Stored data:
================
Background: an optimization exercise with open tools, aiming at small area and a short achievable clock period. Do not read the settings as production practice. RTL that was checked went through simulation tests only; none was proved equivalent to the original.

==> run a: inputs <==
Design srve_fc420, start of the top module:
module srve_fc420 (
    input  wire       clk,
    input  wire       rst,
    input  wire [6:0] cfg_w,
    input  wire       in_valid,
    input  wire [7:0] in_r,
    input  wire [7:0] in_g,
    input  wire [7:0] in_b,
    output reg        y_valid,
    output reg  [7:0] y_data,
    output reg        c_valid,
    output reg  [7:0] u_data,
    output reg  [7:0] v_data
);
==> module srve_fc420, before the edit <==
module srve_fc420 (
    input  wire       clk,
    input  wire       rst,
    input  wire [6:0] cfg_w,
    input  wire       in_valid,
    input  wire [7:0] in_r,
    input  wire [7:0] in_g,
    input  wire [7:0] in_b,
    output reg        y_valid,
    output reg  [7:0] y_data,
    output reg        c_valid,
    output reg  [7:0] u_data,
    output reg  [7:0] v_data
);
    localparam HALF_W = 32;      
    reg [5:0] col;
    reg       odd_row;
    always @(posedge clk) begin
        if (rst) begin
            col     <= 6'd0;
            odd_row <= 1'b0;
        end else if (in_valid) begin
            if ({1'b0, col} + 7'd1 == cfg_w) begin
                col     <= 6'd0;
                odd_row <= ~odd_row;
            end else begin
                col <= col + 6'd1;
            end
        end
    end
    reg       s0_valid;
    reg [7:0] s0_r, s0_g, s0_b;
    reg [5:0] s0_col;
    reg       s0_odd;
    always @(posedge clk) begin
        if (rst) s0_valid <= 1'b0;
        else     s0_valid <= in_valid;
        s0_r   <= in_r;
        s0_g   <= in_g;
        s0_b   <= in_b;
        s0_col <= col;
        s0_odd <= odd_row;
    end
    wire [17:0] y1000 = 18'd299 * s0_r + 18'd587 * s0_g + 18'd114 * s0_b;
    wire [22:0] u_pos = 23'd1280000 + 23'd4490 * s0_b;
    wire [22:0] u_neg = 23'd1690 * s0_r + 23'd3310 * s0_g;
    wire [22:0] v_pos = 23'd1280000 + 23'd4990 * s0_r;
    wire [22:0] v_neg = 23'd4180 * s0_g + 23'd813 * s0_b;
    reg        s1_valid;
    reg [17:0] s1_y1000;
    reg [21:0] s1_u, s1_v;       
    reg [5:0]  s1_col;
    reg        s1_odd;
    always @(posedge clk) begin
        if (rst) s1_valid <= 1'b0;
        else     s1_valid <= s0_valid;
        s1_y1000 <= y1000;
        s1_u     <= u_pos - u_neg;
        s1_v     <= v_pos - v_neg;
        s1_col   <= s0_col;
        s1_odd   <= s0_odd;
    end
    reg [21:0] pair_u, pair_v;               
    reg [22:0] line_u [0:HALF_W-1];          
    reg [22:0] line_v [0:HALF_W-1];
    wire [22:0] psum_u = pair_u + s1_u;
    wire [22:0] psum_v = pair_v + s1_v;
    wire [4:0]  blk    = s1_col[5:1];
    reg        s2_valid;
    reg [23:0] s2_su, s2_sv;
    always @(posedge clk) begin
        if (rst) begin
            y_valid  <= 1'b0;
            s2_valid <= 1'b0;
        end else begin
            y_valid  <= s1_valid;
            s2_valid <= s1_valid & s1_col[0] & s1_odd;
        end
        y_data <= s1_y1000 / 18'd1000;
        if (s1_valid && !s1_col[0]) begin
            pair_u <= s1_u;
            pair_v <= s1_v;
        end
        if (s1_valid && s1_col[0] && !s1_odd) begin
            line_u[blk] <= psum_u;
            line_v[blk] <= psum_v;
        end
        s2_su <= line_u[blk] + psum_u;
        s2_sv <= line_v[blk] + psum_v;
    end
    always @(posedge clk) begin
        if (rst) c_valid <= 1'b0;
        else     c_valid <= s2_valid;
        u_data <= s2_su / 24'd40000;
        v_data <= s2_sv / 24'd40000;
    end
endmodule
make LEC_CHECK=0 CAP_MARGIN=20 CORE_MARGIN=2 CORE_UTILIZATION=40 SLEW_MARGIN=20 finish   # period 10.0 ns
run.sh (not shown) runs the stock make flow with config.mk's settings and CLKGATE_MAP_FILE= SYNTH_SCRIPT=/design/flow/synth_recipe.tcl, a recipe that flattens the netlist after the stock synthesis.
==> run b: changes against run a <==
==> flow/design.v (replaced) <==
module srve_fc420 (
    input  wire       clk,
    input  wire       rst,
    input  wire [6:0] cfg_w,
    input  wire       in_valid,
    input  wire [7:0] in_r,
    input  wire [7:0] in_g,
    input  wire [7:0] in_b,
    output reg        y_valid,
    output reg  [7:0] y_data,
    output reg        c_valid,
    output reg  [7:0] u_data,
    output reg  [7:0] v_data
);
    reg       v0, rq;
    reg [7:0] r0, g0, b0;
    reg [4:0] wlast;             
    always @(posedge clk) begin
        v0 <= in_valid & ~rst;
        rq <= rst;
        r0 <= in_r;
        g0 <= in_g;
        b0 <= in_b;
        if (rst) wlast <= cfg_w[5:1] - 5'd1;
    end
    reg [4:0] blk;
    reg       ph, odd;
    always @(posedge clk) begin
        if (rq) begin
            blk <= 5'd0;
            ph  <= 1'b0;
            odd <= 1'b0;
        end else if (v0) begin
            ph <= ~ph;
            if (ph) begin
                if (blk == wlast) begin
                    blk <= 5'd0;
                    odd <= ~odd;
                end else begin
                    blk <= blk + 5'd1;
                end
            end
        end
    end
    wire [17:0] ys = ({10'd0, r0} << 8) + ({10'd0, r0} << 6) - ({10'd0, r0} << 4)
                   - ({10'd0, r0} << 2) - {10'd0, r0}
                   + ({10'd0, g0} << 9) + ({10'd0, g0} << 6) + ({10'd0, g0} << 4)
                   - ({10'd0, g0} << 2) - {10'd0, g0}
                   + ({10'd0, b0} << 7) - ({10'd0, b0} << 4) + ({10'd0, b0} << 1);
    reg        yv1;
    reg [14:0] yt1;              
    always @(posedge clk) begin
        yv1 <= v0 & ~rq;
        yt1 <= ys[17:3];
    end
    wire [35:0] yp = ({21'd0, yt1} << 14) + ({21'd0, yt1} << 9) - ({21'd0, yt1} << 7)
                   + ({21'd0, yt1} << 3) + {21'd0, yt1} + 36'd8192;
    always @(posedge clk) begin
        y_valid <= yv1 & ~rq & ~rst;
        y_data  <= yp[28:21];
    end
    reg [7:0] pr, pg, pb;        
    always @(posedge clk)
        if (v0 && !ph) begin
            pr <= r0;
            pg <= g0;
            pb <= b0;
        end
    reg        cv1, codd1;
    reg [4:0]  cblk1;
    reg [8:0]  sr1, sg1, sb1;    
    always @(posedge clk) begin
        cv1   <= v0 & ph & ~rq;
        codd1 <= odd;
        cblk1 <= blk;
        sr1   <= {1'b0, pr} + {1'b0, r0};
        sg1   <= {1'b0, pg} + {1'b0, g0};
        sb1   <= {1'b0, pb} + {1'b0, b0};
    end
    reg  [26:0] line [0:31];
    wire [26:0] top = line[cblk1];
    always @(posedge clk)
        if (cv1 && !codd1) line[cblk1] <= {sr1, sg1, sb1};
    reg        cv2;
    reg [9:0]  R2, G2, B2;       
    always @(posedge clk) begin
        cv2 <= cv1 & codd1 & ~rq;
        R2  <= {1'b0, top[26:18]} + {1'b0, sr1};
        G2  <= {1'b0, top[17:9]}  + {1'b0, sg1};
        B2  <= {1'b0, top[8:0]}   + {1'b0, sb1};
    end
    wire [9:0]  nR = ~R2, nG = ~G2, nB = ~B2;
    wire [19:0] nu = ({10'd0, nR} << 7) + ({10'd0, nR} << 5) + ({10'd0, nR} << 3) + {10'd0, nR}
                   + ({10'd0, nG} << 8) + ({10'd0, nG} << 6) + ({10'd0, nG} << 4)
                   - ({10'd0, nG} << 2) - {10'd0, nG}
                   + ({10'd0, B2} << 9) - ({10'd0, B2} << 6) + {10'd0, B2} + 20'd500;
    wire [23:0] nv = ({14'd0, R2} << 12) + ({14'd0, R2} << 10) - ({14'd0, R2} << 7)
                   - ({14'd0, R2} << 1)
                   + ({14'd0, nG} << 12) + ({14'd0, nG} << 6) + ({14'd0, nG} << 4)
                   + ({14'd0, nG} << 2)
                   + ({14'd0, nB} << 10) - ({14'd0, nB} << 8) + ({14'd0, nB} << 6)
                   - ({14'd0, nB} << 4) - ({14'd0, nB} << 2) + {14'd0, nB} + 24'd12161;
    reg        cv3;
    reg [14:0] tu3;              
    reg [17:0] tv3;              
    always @(posedge clk) begin
        cv3 <= cv2 & ~rq;
        tu3 <= nu[19:5];
        tv3 <= nv[23:6];
    end
    wire [35:0] up = ({21'd0, tu3} << 14) + ({21'd0, tu3} << 9) - ({21'd0, tu3} << 7)
                   + ({21'd0, tu3} << 3) + {21'd0, tu3} + 36'd8192;
    wire [41:0] vp = ({24'd0, tv3} << 16) - ({24'd0, tv3} << 14) + ({24'd0, tv3} << 12)
                   + ({24'd0, tv3} << 9) - ({24'd0, tv3} << 6) - ({24'd0, tv3} << 3)
                   - {24'd0, tv3} + 42'd32768;
    always @(posedge clk) begin
        c_valid <= cv3 & ~rq & ~rst;
        u_data  <= up[28:21];
        v_data  <= vp[32:25];
    end
endmodule
==> summary.txt <==
| item | run a | run b |
|---|---|---|
| Flip-flop count of the largest register, all copies and words added | 736 | 864 |
| Vertical die dimension | 461 um | 380 um |
| Simple-gate portion of the synthesized area | 0.0429 | 0.0272 |
| Setup Slack @ Placement | 1470 ps | 4580 ps |
| Register-to-register setup slack | 1470 ps | 4550 ps |
| Number of synthesized register bits | 1662 | 1067 |
| Met3 layer usage reported by global route | 0.0239 | 0.0263 |
| Met1 usage in global routing | 0.267 | 0.234 |
| Global placement routability congestion | 0.840 | 0.834 |
| Sink of the worst hold path | s1_col[3] | codd1 |
| Worst hold slack after final layout | 325 ps | 363 ps |
| Inverters | 604 | 725 |
| Post-synthesis compound-gate area fraction | 0.0832 | 0.0433 |
| Share of the cycle needed by the critical path after routing | 0.853 | 0.545 |
| Result of the run | complete, no violations | complete, no violations |
| Number of filler cells placed in the layout | 18222 | 12446 |
| Non-Clock Buffer Count | 186 | 122 |
| Portion of the post-synthesis area used by sequential elements | 0.577 | 0.535 |

* * *

==> v10: inputs <==
srve_fc420, a different RTL version from the one above (not shown whole).
Settings: LEC_CHECK=0, CAP_MARGIN=20, CORE_MARGIN=2, CORE_UTILIZATION=65, CTS_CLUSTER_DIAMETER=60, CTS_CLUSTER_SIZE=20, SLEW_MARGIN=20; clock period 10.0 ns.
standard.sh (not shown) runs the stock make flow with config.mk's settings and CLKGATE_MAP_FILE= SYNTH_SCRIPT=/design/flow/synth_recipe.tcl, a recipe that flattens the netlist after the stock synthesis.
==> flow/flow/run.sh <==
#!/bin/bash
set -euo pipefail
bash standard.sh synth > synth.log 2>&1
bash standard.sh SETUP_SLACK_MARGIN=6.8 'BUFFER_PORTS_ARGS=-buffer_cell sky130_fd_sc_hd__buf_4' finish > layout.log 2>&1
==> inputs of v12, as changes to v10 <==
--- a/flow/design.v
+++ b/flow/design.v
@@ -1132,59 +1132,53 @@
         r0 <= in_r;
         g0 <= in_g;
         b0 <= in_b;
         p0 <= {1'b0, in_r, 2'b00} + {3'b000, in_g};
         if (rst) wlast <= cfg_w[5:1] - 5'd1;
     end
-    reg [4:0] blk;
-    reg       ph, odd;
+    reg [31:0] oh;
+    reg        ph, odd;
+    wire       last = oh[wlast];
     always @(posedge clk) begin
         if (rq) begin
-            blk <= 5'd0;
+            oh  <= 32'd1;
             ph  <= 1'b0;
             odd <= 1'b0;
         end else if (v0) begin
             ph <= ~ph;
             if (ph) begin
-                if (blk == wlast) begin
-                    blk <= 5'd0;
+                if (last) begin
+                    oh  <= 32'd1;
                     odd <= ~odd;
                 end else begin
-                    blk <= blk + 5'd1;
+                    oh  <= {oh[30:0], 1'b0};
                 end
             end
         end
     end
     reg  [26:0] line [0:31];
-    reg         shift;
-    always @(posedge clk)
-        shift <= in_valid & ~rst & ~rq & (ph ^ v0);
-    wire [1:0]  seg = wlast[4:3];
-    wire [2:0]  tap = wlast[2:0];
-    wire [26:0] top = odd ? line[{2'b11, tap}] : 27'd0;
+    reg  [26:0] top;
     integer k;
+    always @(*) begin
+        top = 27'd0;
+        for (k = 0; k < 32; k = k + 1)
+            top = top | (line[k] & {27{oh[k] & odd}});
+    end
     reg [9:0] ar, ag, ab;        
     always @(posedge clk)
         if (v0 && !ph) begin
             ar <= {1'b0, top[26:18]} + {2'b0, r0};
             ag <= {1'b0, top[17:9]}  + {2'b0, g0};
             ab <= {1'b0, top[8:0]}   + {2'b0, b0};
         end
     wire [9:0] sr = ar + {2'b0, r0};
     wire [9:0] sg = ag + {2'b0, g0};
     wire [9:0] sb = ab + {2'b0, b0};
-    wire [26:0] push = {sr[8:0], sg[8:0], sb[8:0]};
     always @(posedge clk)
-        if (shift) begin
-            line[0]  <= push;
-            line[8]  <= (seg == 2'd2) ? push : line[7];
-            line[16] <= (seg == 2'd1) ? push : line[15];
-            line[24] <= (seg == 2'd0) ? push : line[23];
-            for (k = 1; k < 32; k = k + 1)
-                if (k % 8 != 0) line[k] <= line[k - 1];
-        end
+        for (k = 0; k < 32; k = k + 1)
+            if (v0 && ph && !odd && oh[k]) line[k] <= {sr[8:0], sg[8:0], sb[8:0]};
     reg       cv1;
     reg [9:0] R1, G1, B1;        
     always @(posedge clk) begin
         cv1 <= v0 & ph & odd & ~rq;
         R1  <= sr;
         G1  <= sg;
==> flow/run.sh (new file) <==
#!/bin/bash
# synth_recipe.tcl (not shown) runs the flow's synth.tcl, then flattens the netlist and writes it again
# the make line also repeats each setting of config.mk as NAME=value (left out here)
make -C /OpenROAD-flow-scripts/flow DESIGN_CONFIG=/design/flow/config.mk WORK_HOME=/design/flow/orfs CLKGATE_MAP_FILE= SYNTH_SCRIPT=/design/flow/synth_recipe.tcl finish
CORE_UTILIZATION = 40   (was 65)
CTS_CLUSTER_DIAMETER = not set   (was 60)
CTS_CLUSTER_SIZE = not set   (was 20)
removed: flow/flow/run.sh
removed: flow/standard.sh
==> inputs of v28, as changes to v10 <==
--- a/flow/design.v
+++ b/flow/design.v
@@ -1132,59 +1132,53 @@
         r0 <= in_r;
         g0 <= in_g;
         b0 <= in_b;
         p0 <= {1'b0, in_r, 2'b00} + {3'b000, in_g};
         if (rst) wlast <= cfg_w[5:1] - 5'd1;
     end
-    reg [4:0] blk;
-    reg       ph, odd;
+    reg [31:0] oh;
+    reg        ph, odd;
+    wire       last = oh[wlast];
     always @(posedge clk) begin
         if (rq) begin
-            blk <= 5'd0;
+            oh  <= 32'd1;
             ph  <= 1'b0;
             odd <= 1'b0;
         end else if (v0) begin
             ph <= ~ph;
             if (ph) begin
-                if (blk == wlast) begin
-                    blk <= 5'd0;
+                if (last) begin
+                    oh  <= 32'd1;
                     odd <= ~odd;
                 end else begin
-                    blk <= blk + 5'd1;
+                    oh  <= {oh[30:0], 1'b0};
                 end
             end
         end
     end
     reg  [26:0] line [0:31];
-    reg         shift;
-    always @(posedge clk)
-        shift <= in_valid & ~rst & ~rq & (ph ^ v0);
-    wire [1:0]  seg = wlast[4:3];
-    wire [2:0]  tap = wlast[2:0];
-    wire [26:0] top = odd ? line[{2'b11, tap}] : 27'd0;
+    reg  [26:0] top;
     integer k;
+    always @(*) begin
+        top = 27'd0;
+        for (k = 0; k < 32; k = k + 1)
+            top = top | (line[k] & {27{oh[k] & odd}});
+    end
     reg [9:0] ar, ag, ab;        
     always @(posedge clk)
         if (v0 && !ph) begin
             ar <= {1'b0, top[26:18]} + {2'b0, r0};
             ag <= {1'b0, top[17:9]}  + {2'b0, g0};
             ab <= {1'b0, top[8:0]}   + {2'b0, b0};
         end
     wire [9:0] sr = ar + {2'b0, r0};
     wire [9:0] sg = ag + {2'b0, g0};
     wire [9:0] sb = ab + {2'b0, b0};
-    wire [26:0] push = {sr[8:0], sg[8:0], sb[8:0]};
     always @(posedge clk)
-        if (shift) begin
-            line[0]  <= push;
-            line[8]  <= (seg == 2'd2) ? push : line[7];
-            line[16] <= (seg == 2'd1) ? push : line[15];
-            line[24] <= (seg == 2'd0) ? push : line[23];
-            for (k = 1; k < 32; k = k + 1)
-                if (k % 8 != 0) line[k] <= line[k - 1];
-        end
+        for (k = 0; k < 32; k = k + 1)
+            if (v0 && ph && !odd && oh[k]) line[k] <= {sr[8:0], sg[8:0], sb[8:0]};
     reg       cv1;
     reg [9:0] R1, G1, B1;        
     always @(posedge clk) begin
         cv1 <= v0 & ph & odd & ~rq;
         R1  <= sr;
         G1  <= sg;
CORE_UTILIZATION = 40   (was 65)
CTS_CLUSTER_DIAMETER = not set   (was 60)
CTS_CLUSTER_SIZE = not set   (was 20)
==> out/results.ini <==
[synthesis]
avgSynthCellArea_um2 = 15.2
synth_compound_area_frac = 0.0981

[run_status]
status = finished clean

[final_layout]
drive_gt1_frac = 0.188
clk_share = 0.0644

[global_route]
grt_usage = 0.231

[route]
via_per_inst = 5.69
wl_met1_um = 63400

[sta]
grt_setup_unrepaired = yes

[worst_setup_path]
crit_end = ar[8]
regToRegEndpoint = ar[8]
startpoint = oh[17]

[floorplanning]
dieArea_mm2 = 0.141
initial_core_util = 0.402

[clock_tree]
h-tree-depth = 4

[hold_path]
hp-start = va_q293

[end of results for v28]
==> out/results.ini <==
[run_status]
status = finished clean

[worst_setup_path]
regToRegEndpoint = ar[8]
startpoint = oh[7]

[synthesis]
avgSynthCellArea_um2 = 15.2
synth_compound_area_frac = 0.0981

[floorplanning]
dieArea_mm2 = 0.141
initial_core_util = 0.402

[global_route]
grt_usage = 0.223

[sta]
grt_setup_unrepaired = no

[route]
wl_met1_um = 62100
via_per_inst = 5.65

[end of results for v12]
==> out/results.ini <==
[worst_setup_path]
crit_end = va_q261
startpoint = R1[1]

[synthesis]
synth_compound_area_frac = 0.0567

[hold_path]
hp-start = line[19][16]

[floorplanning]
initial_core_util = 0.660
dieArea_mm2 = 0.0811

[final_layout]
drive_gt1_frac = 0.145

[global_route]
grt_usage = 0.245

[run_status]
status = finished clean

[clock_tree]
h-tree-depth = 3

[end of results for v10]
No functional check of the RTL was part of v12 and v28.

[static timing again, ports no longer ideal]
The flow's constraints put no driver on any port. The routed layouts listed below were extracted and timed again, unchanged, in two steps. Step 1, drivers: a clkbuf_16 drives clk and a buf_2 each remaining input, both assumed. Step 2 moves the port delays by t, midway between the first and last clock arrival at a register: inputs arrive t later, outputs are due t later. That takes back most of the time a late clock gives input paths. Three values: ideal, step 1, step 2; two values: the first two.
run	t (ns)	slack for setup (ns)	worst slew at a driven data input, ns
run a	0.879	1.468 / 1.468 / 1.468	0.04
run b	0.783	4.551 / 4.551 / 4.551	0.04
v10	0.711	6.727 / 6.727 / 6.485	0.05
v12	0.814	6.031 / 6.031 / 6.002	0.04
v28	0.843	6.739 / 6.692 / 6.494	0.04
After both steps setup and hold are still met in every run listed. For v28, which loses most, drivers alone change the setup slack by -0.047 ns; drivers and shift together by -0.245 ns.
================
**WHAT YOU ARE ASKED TO DO**
Print, from the entries above, the line with "localparam HALF_W = 32;", the line with "s0_col <= col;" and all lines between them, exactly and with nothing else.

**RESPONSE BELOW**
    localparam HALF_W = 32;      
    reg [5:0] col;
    reg       odd_row;
    always @(posedge clk) begin
        if (rst) begin
            col     <= 6'd0;
            odd_row <= 1'b0;
        end else if (in_valid) begin
            if ({1'b0, col} + 7'd1 == cfg_w) begin
                col     <= 6'd0;
                odd_row <= ~odd_row;
            end else begin
                col <= col + 6'd1;
            end
        end
    end
    reg       s0_valid;
    reg [7:0] s0_r, s0_g, s0_b;
    reg [5:0] s0_col;
    reg       s0_odd;
    always @(posedge clk) begin
        if (rst) s0_valid <= 1'b0;
        else     s0_valid <= in_valid;
        s0_r   <= in_r;
        s0_g   <= in_g;
        s0_b   <= in_b;
        s0_col <= col;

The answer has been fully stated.